(Dataset entries)
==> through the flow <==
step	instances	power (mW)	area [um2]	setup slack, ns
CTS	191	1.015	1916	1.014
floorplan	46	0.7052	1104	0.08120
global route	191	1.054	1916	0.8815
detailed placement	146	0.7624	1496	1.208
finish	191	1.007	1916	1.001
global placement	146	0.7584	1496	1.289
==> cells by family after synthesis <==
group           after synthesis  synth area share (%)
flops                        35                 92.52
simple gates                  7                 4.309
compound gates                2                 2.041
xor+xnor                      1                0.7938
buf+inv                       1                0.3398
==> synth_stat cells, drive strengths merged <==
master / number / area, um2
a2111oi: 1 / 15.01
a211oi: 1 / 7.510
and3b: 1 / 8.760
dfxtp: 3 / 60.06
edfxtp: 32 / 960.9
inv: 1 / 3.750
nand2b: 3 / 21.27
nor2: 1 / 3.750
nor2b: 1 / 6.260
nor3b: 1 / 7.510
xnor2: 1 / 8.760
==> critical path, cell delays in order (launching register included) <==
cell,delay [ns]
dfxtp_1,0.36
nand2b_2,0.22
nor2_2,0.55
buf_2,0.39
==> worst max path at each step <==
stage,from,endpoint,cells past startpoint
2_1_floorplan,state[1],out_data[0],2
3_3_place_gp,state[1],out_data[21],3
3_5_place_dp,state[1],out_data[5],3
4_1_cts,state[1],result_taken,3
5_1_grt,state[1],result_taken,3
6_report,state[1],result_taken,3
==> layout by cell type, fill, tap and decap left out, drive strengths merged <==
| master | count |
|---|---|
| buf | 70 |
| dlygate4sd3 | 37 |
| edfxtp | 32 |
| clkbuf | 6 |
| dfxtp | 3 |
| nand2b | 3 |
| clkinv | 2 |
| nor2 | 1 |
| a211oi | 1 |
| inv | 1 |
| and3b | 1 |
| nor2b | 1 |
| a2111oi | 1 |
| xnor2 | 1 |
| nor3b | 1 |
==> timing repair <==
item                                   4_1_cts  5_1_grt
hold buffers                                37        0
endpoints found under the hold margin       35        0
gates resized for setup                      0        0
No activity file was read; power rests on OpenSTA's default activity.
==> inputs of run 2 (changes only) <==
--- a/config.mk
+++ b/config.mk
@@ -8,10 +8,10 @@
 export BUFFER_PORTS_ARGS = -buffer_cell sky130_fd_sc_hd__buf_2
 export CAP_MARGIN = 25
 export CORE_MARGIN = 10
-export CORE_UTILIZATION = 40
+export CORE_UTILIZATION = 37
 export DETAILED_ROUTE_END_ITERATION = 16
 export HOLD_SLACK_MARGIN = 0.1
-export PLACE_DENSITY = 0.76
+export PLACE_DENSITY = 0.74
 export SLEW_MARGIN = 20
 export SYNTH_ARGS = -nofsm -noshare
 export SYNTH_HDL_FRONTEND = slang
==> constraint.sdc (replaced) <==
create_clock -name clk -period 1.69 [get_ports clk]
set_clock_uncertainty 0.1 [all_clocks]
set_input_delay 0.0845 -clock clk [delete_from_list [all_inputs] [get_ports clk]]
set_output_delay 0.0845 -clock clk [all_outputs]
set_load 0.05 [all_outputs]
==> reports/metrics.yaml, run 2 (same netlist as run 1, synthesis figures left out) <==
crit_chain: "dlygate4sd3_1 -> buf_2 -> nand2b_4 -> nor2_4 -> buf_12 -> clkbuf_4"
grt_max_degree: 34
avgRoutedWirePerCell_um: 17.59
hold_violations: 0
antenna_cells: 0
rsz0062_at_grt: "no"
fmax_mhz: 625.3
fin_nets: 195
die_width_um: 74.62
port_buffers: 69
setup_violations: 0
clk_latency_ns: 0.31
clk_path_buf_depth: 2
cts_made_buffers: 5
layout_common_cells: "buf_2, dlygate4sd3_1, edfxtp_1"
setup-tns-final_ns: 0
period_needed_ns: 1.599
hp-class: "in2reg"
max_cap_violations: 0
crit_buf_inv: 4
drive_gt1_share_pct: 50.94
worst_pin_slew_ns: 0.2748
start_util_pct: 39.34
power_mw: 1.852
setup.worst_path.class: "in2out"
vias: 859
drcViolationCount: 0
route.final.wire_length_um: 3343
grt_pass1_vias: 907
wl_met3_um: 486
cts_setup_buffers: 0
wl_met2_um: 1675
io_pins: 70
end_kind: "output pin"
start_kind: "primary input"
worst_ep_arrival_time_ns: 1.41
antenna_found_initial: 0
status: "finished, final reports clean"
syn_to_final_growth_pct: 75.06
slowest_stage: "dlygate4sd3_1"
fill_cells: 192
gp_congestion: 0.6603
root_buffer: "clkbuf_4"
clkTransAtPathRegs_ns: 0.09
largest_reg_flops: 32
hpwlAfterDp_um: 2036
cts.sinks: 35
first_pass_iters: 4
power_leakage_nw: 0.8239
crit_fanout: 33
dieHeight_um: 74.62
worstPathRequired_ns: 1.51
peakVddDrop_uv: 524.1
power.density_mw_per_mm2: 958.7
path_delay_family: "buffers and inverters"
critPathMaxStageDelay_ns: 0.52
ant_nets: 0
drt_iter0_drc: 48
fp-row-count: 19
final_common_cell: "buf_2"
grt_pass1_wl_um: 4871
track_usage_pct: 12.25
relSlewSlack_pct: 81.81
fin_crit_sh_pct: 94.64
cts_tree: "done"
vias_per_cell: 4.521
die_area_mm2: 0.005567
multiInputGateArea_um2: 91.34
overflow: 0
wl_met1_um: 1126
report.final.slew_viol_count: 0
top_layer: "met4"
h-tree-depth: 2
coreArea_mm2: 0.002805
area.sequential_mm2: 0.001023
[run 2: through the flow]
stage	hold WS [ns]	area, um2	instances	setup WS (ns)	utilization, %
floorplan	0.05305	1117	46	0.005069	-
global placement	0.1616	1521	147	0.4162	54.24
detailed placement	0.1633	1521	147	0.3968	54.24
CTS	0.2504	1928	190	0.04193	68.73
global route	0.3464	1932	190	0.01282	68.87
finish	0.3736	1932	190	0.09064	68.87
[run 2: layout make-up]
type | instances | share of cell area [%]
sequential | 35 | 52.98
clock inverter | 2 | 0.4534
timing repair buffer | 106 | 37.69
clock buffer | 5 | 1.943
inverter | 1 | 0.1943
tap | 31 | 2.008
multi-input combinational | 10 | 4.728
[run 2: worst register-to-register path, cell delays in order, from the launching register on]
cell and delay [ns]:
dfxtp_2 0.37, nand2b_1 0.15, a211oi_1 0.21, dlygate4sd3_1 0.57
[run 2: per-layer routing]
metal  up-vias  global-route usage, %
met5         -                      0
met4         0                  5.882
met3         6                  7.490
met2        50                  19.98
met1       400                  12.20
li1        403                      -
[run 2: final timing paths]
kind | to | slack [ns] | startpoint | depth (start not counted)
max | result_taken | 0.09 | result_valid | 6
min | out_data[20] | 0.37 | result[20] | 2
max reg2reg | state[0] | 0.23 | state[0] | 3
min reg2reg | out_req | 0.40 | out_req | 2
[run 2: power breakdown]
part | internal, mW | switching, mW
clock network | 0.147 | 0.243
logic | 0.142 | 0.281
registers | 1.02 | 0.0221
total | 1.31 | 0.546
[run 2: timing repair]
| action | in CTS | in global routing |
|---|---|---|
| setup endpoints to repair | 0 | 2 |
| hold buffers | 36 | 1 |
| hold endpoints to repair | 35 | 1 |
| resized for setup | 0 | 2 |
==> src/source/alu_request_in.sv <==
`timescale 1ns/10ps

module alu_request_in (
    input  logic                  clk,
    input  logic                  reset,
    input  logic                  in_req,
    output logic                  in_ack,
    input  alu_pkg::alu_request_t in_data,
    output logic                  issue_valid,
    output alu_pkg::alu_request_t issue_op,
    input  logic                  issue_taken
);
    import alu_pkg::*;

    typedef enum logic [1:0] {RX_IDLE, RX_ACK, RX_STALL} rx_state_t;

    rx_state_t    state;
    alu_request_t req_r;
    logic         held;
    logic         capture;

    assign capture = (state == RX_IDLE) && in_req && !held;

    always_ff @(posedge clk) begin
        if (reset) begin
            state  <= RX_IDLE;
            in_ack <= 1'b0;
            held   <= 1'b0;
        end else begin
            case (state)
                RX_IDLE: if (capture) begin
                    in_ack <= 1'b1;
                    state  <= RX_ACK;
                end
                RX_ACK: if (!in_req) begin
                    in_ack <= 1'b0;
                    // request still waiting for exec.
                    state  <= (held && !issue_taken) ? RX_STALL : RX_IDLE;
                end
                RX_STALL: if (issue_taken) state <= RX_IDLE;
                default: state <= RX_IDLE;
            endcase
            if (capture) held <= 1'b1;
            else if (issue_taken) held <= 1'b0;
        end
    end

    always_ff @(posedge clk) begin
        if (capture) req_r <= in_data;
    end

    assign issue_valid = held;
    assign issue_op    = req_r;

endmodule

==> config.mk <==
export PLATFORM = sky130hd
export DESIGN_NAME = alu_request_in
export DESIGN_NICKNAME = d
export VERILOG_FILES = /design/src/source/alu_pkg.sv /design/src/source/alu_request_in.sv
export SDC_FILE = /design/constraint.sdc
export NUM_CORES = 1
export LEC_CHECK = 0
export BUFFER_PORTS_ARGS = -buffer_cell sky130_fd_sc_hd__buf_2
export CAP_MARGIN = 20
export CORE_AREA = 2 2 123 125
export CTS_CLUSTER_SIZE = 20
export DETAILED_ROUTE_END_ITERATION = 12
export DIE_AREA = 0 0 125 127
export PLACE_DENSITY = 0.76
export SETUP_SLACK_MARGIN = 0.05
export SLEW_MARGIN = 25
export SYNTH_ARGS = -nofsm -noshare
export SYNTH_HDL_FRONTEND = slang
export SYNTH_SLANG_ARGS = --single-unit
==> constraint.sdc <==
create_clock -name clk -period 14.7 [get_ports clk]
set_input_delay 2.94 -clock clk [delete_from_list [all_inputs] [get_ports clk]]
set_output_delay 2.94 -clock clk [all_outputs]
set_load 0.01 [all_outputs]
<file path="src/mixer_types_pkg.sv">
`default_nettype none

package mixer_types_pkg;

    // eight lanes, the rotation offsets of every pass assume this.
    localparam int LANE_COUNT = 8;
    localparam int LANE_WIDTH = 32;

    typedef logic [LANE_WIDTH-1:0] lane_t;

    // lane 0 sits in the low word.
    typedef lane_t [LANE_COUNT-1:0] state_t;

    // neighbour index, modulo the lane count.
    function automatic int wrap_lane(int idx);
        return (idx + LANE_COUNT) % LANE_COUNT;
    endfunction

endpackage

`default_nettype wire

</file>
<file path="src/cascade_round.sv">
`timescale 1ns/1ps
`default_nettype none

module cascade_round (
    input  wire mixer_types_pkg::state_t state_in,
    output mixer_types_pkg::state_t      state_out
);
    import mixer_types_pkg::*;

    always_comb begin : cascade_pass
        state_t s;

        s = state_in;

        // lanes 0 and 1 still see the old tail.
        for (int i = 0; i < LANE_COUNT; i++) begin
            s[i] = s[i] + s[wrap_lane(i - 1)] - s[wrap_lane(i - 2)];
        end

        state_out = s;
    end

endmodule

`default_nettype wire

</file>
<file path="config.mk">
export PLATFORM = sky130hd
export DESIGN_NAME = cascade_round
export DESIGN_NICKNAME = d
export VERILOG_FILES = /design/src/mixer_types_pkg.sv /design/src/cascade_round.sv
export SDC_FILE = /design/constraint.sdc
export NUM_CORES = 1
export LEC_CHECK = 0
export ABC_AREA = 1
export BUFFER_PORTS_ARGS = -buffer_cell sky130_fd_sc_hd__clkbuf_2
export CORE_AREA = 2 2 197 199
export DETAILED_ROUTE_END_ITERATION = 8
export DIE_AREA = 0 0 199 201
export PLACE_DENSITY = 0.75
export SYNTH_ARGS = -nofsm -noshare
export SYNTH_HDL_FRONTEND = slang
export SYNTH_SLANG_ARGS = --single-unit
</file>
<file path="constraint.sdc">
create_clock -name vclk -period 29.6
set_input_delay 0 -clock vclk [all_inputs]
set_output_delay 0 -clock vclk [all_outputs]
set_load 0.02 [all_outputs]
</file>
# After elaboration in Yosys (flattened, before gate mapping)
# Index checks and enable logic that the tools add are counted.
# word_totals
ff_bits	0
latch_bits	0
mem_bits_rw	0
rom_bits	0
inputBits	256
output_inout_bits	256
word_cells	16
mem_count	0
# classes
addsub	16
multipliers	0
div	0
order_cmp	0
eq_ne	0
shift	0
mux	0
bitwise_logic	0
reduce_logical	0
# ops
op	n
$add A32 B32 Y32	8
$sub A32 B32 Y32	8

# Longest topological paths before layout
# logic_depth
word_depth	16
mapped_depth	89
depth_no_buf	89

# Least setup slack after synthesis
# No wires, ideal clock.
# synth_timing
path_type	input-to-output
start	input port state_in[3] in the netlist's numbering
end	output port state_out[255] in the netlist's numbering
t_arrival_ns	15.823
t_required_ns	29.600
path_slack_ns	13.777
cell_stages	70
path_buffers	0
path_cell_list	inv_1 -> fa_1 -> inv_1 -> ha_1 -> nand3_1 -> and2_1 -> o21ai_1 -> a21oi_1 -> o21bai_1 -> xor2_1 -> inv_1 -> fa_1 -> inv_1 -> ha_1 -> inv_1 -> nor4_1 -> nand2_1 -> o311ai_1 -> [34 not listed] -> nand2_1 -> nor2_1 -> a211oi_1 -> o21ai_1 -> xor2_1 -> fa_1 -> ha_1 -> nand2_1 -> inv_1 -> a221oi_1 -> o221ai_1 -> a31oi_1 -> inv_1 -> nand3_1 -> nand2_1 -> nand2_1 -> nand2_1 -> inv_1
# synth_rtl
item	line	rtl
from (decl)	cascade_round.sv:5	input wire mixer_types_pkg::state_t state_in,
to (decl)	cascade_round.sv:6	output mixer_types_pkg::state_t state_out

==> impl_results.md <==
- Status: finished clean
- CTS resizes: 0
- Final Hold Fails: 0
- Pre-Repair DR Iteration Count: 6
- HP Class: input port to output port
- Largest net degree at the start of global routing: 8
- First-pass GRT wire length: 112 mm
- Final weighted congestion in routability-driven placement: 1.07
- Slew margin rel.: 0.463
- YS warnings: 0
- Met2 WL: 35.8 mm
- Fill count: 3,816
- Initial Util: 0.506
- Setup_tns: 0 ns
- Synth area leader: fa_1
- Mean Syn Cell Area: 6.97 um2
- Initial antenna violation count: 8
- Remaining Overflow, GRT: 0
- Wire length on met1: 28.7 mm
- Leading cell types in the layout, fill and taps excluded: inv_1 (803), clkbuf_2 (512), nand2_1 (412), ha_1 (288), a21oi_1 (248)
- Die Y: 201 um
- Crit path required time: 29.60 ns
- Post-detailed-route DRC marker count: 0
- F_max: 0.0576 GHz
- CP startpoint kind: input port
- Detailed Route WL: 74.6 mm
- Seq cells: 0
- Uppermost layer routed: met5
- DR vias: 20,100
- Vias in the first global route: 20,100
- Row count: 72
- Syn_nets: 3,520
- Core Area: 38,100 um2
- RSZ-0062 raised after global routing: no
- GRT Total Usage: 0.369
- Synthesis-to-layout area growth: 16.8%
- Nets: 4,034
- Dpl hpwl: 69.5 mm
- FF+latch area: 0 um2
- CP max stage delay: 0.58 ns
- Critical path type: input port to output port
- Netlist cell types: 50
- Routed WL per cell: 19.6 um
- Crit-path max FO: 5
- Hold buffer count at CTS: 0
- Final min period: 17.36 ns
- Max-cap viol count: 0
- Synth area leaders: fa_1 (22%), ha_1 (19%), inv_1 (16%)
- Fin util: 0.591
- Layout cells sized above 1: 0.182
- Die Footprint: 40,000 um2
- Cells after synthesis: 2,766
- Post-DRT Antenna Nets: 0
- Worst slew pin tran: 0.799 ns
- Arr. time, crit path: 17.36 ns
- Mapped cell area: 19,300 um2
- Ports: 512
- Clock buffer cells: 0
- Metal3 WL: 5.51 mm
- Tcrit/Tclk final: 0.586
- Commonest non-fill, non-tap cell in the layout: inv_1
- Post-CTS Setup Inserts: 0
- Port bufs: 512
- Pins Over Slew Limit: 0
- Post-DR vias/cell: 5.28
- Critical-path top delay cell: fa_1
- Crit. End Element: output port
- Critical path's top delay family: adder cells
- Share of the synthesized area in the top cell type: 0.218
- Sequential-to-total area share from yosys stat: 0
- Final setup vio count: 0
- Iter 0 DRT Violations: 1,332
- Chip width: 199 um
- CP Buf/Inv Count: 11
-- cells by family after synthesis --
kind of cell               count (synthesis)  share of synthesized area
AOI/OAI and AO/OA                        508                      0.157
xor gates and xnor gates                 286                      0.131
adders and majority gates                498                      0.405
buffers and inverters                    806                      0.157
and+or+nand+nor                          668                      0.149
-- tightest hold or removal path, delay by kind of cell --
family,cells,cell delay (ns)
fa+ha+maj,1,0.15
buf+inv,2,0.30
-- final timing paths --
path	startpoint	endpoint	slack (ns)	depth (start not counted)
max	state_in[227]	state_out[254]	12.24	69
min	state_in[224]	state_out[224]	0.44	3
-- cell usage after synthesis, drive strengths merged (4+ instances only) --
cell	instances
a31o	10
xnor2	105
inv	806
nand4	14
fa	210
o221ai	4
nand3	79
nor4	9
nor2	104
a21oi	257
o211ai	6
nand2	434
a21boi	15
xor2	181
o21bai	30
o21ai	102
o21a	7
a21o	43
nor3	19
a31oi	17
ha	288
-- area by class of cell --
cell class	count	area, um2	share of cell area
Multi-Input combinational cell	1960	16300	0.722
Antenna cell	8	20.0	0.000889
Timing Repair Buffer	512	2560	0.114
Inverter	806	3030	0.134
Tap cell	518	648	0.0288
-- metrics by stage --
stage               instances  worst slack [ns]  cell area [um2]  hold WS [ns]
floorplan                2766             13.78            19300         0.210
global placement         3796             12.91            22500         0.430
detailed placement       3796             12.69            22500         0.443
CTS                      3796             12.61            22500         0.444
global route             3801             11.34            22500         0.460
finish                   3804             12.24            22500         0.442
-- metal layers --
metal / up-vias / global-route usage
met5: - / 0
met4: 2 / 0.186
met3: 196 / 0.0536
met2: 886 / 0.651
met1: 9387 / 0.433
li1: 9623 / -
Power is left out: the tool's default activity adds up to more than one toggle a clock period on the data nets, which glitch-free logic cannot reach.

▸ **Activity**
Transcribe the lines above between the line holding "inv: 1 / 3.750" and the line holding "5_1_grt,state[1],result_taken,3", inclusive, exactly as they stand and with nothing added.

▸ **Result of the exercise**
inv: 1 / 3.750
nand2b: 3 / 21.27
nor2: 1 / 3.750
nor2b: 1 / 6.260
nor3b: 1 / 7.510
xnor2: 1 / 8.760
==> critical path, cell delays in order (launching register included) <==
cell,delay [ns]
dfxtp_1,0.36
nand2b_2,0.22
nor2_2,0.55
buf_2,0.39
==> worst max path at each step <==
stage,from,endpoint,cells past startpoint
2_1_floorplan,state[1],out_data[0],2
3_3_place_gp,state[1],out_data[21],3
3_5_place_dp,state[1],out_data[5],3
4_1_cts,state[1],result_taken,3
5_1_grt,state[1],result_taken,3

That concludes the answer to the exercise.